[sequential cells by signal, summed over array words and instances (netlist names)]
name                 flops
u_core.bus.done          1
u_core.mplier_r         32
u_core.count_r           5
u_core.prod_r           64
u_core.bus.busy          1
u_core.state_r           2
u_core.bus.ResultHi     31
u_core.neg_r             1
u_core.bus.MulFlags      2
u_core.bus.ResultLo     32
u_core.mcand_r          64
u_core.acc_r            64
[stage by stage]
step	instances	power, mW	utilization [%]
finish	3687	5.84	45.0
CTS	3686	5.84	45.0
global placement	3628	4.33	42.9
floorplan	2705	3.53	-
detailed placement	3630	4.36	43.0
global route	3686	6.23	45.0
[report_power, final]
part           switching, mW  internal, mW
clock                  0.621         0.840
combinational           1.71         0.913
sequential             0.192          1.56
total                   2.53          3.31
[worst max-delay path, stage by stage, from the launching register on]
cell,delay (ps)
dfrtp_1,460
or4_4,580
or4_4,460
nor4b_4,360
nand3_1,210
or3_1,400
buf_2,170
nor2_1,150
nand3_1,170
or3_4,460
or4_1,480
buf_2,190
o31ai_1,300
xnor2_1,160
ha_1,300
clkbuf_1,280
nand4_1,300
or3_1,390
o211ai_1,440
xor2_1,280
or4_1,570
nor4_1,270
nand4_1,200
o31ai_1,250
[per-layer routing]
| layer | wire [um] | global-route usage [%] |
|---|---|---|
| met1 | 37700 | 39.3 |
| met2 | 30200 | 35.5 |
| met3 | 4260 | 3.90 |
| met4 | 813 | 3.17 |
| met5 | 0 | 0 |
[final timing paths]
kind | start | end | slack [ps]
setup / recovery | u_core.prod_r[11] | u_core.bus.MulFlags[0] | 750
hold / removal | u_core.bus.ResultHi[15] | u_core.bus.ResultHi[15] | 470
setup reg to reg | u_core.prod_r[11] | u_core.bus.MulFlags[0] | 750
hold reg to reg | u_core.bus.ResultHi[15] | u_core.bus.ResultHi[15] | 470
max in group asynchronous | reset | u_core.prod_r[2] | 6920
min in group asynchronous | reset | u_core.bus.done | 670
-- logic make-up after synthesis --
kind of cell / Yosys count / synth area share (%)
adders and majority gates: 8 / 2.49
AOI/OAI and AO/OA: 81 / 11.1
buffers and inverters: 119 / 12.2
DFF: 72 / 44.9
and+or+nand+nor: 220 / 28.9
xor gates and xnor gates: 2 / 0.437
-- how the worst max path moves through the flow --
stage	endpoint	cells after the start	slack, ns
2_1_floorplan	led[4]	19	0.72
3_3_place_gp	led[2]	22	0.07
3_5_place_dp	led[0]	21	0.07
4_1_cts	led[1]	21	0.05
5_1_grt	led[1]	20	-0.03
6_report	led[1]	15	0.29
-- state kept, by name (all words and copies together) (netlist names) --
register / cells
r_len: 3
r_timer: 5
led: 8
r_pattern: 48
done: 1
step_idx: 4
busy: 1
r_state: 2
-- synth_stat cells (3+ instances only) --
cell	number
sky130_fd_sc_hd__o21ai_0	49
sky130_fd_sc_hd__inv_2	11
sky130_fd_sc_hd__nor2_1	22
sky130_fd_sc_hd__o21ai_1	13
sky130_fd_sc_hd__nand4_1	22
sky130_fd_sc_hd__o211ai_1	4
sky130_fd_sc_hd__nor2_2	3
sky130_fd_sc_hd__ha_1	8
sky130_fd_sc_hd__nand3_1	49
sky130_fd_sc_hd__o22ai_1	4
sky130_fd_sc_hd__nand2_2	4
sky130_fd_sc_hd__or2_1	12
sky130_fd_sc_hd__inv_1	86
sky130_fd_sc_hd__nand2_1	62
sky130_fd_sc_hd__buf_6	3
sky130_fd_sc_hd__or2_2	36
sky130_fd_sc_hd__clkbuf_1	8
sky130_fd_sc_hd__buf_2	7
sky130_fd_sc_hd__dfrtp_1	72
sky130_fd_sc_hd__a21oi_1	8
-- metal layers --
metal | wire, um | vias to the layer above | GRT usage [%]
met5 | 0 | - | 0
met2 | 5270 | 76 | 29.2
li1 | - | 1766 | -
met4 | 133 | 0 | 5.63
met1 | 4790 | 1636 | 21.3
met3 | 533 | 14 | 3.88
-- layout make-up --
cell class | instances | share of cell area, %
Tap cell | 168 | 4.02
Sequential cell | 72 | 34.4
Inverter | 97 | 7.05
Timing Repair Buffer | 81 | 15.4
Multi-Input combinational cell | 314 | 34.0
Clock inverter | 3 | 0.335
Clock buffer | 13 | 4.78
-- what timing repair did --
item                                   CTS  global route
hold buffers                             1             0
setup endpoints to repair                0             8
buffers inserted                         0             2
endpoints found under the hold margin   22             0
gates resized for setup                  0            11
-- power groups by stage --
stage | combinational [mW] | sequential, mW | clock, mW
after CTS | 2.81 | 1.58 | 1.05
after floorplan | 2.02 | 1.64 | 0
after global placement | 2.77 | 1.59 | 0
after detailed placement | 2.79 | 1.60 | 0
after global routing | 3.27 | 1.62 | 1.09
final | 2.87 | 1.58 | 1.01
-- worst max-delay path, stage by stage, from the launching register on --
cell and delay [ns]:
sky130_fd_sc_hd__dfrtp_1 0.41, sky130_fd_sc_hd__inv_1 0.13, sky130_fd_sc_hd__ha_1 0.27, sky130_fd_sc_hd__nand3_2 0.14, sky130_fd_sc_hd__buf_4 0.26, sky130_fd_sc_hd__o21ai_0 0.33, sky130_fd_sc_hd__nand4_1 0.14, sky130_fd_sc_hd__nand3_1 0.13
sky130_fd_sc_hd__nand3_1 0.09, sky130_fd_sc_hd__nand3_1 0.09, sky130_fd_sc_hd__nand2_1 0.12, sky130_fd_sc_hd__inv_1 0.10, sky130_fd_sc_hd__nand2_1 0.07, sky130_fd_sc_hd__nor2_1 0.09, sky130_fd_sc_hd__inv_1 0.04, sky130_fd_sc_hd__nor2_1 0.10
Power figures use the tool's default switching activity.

---

EXERCISE GOAL = Starting at the line that contains "after detailed placement | 2.79 | 1.60 | 0", copy every line down to the last line of the records above, exactly as written.

WRITTEN REPLY =
after detailed placement | 2.79 | 1.60 | 0
after global routing | 3.27 | 1.62 | 1.09
final | 2.87 | 1.58 | 1.01
-- worst max-delay path, stage by stage, from the launching register on --
cell and delay [ns]:
sky130_fd_sc_hd__dfrtp_1 0.41, sky130_fd_sc_hd__inv_1 0.13, sky130_fd_sc_hd__ha_1 0.27, sky130_fd_sc_hd__nand3_2 0.14, sky130_fd_sc_hd__buf_4 0.26, sky130_fd_sc_hd__o21ai_0 0.33, sky130_fd_sc_hd__nand4_1 0.14, sky130_fd_sc_hd__nand3_1 0.13
sky130_fd_sc_hd__nand3_1 0.09, sky130_fd_sc_hd__nand3_1 0.09, sky130_fd_sc_hd__nand2_1 0.12, sky130_fd_sc_hd__inv_1 0.10, sky130_fd_sc_hd__nand2_1 0.07, sky130_fd_sc_hd__nor2_1 0.09, sky130_fd_sc_hd__inv_1 0.04, sky130_fd_sc_hd__nor2_1 0.10
Power figures use the tool's default switching activity.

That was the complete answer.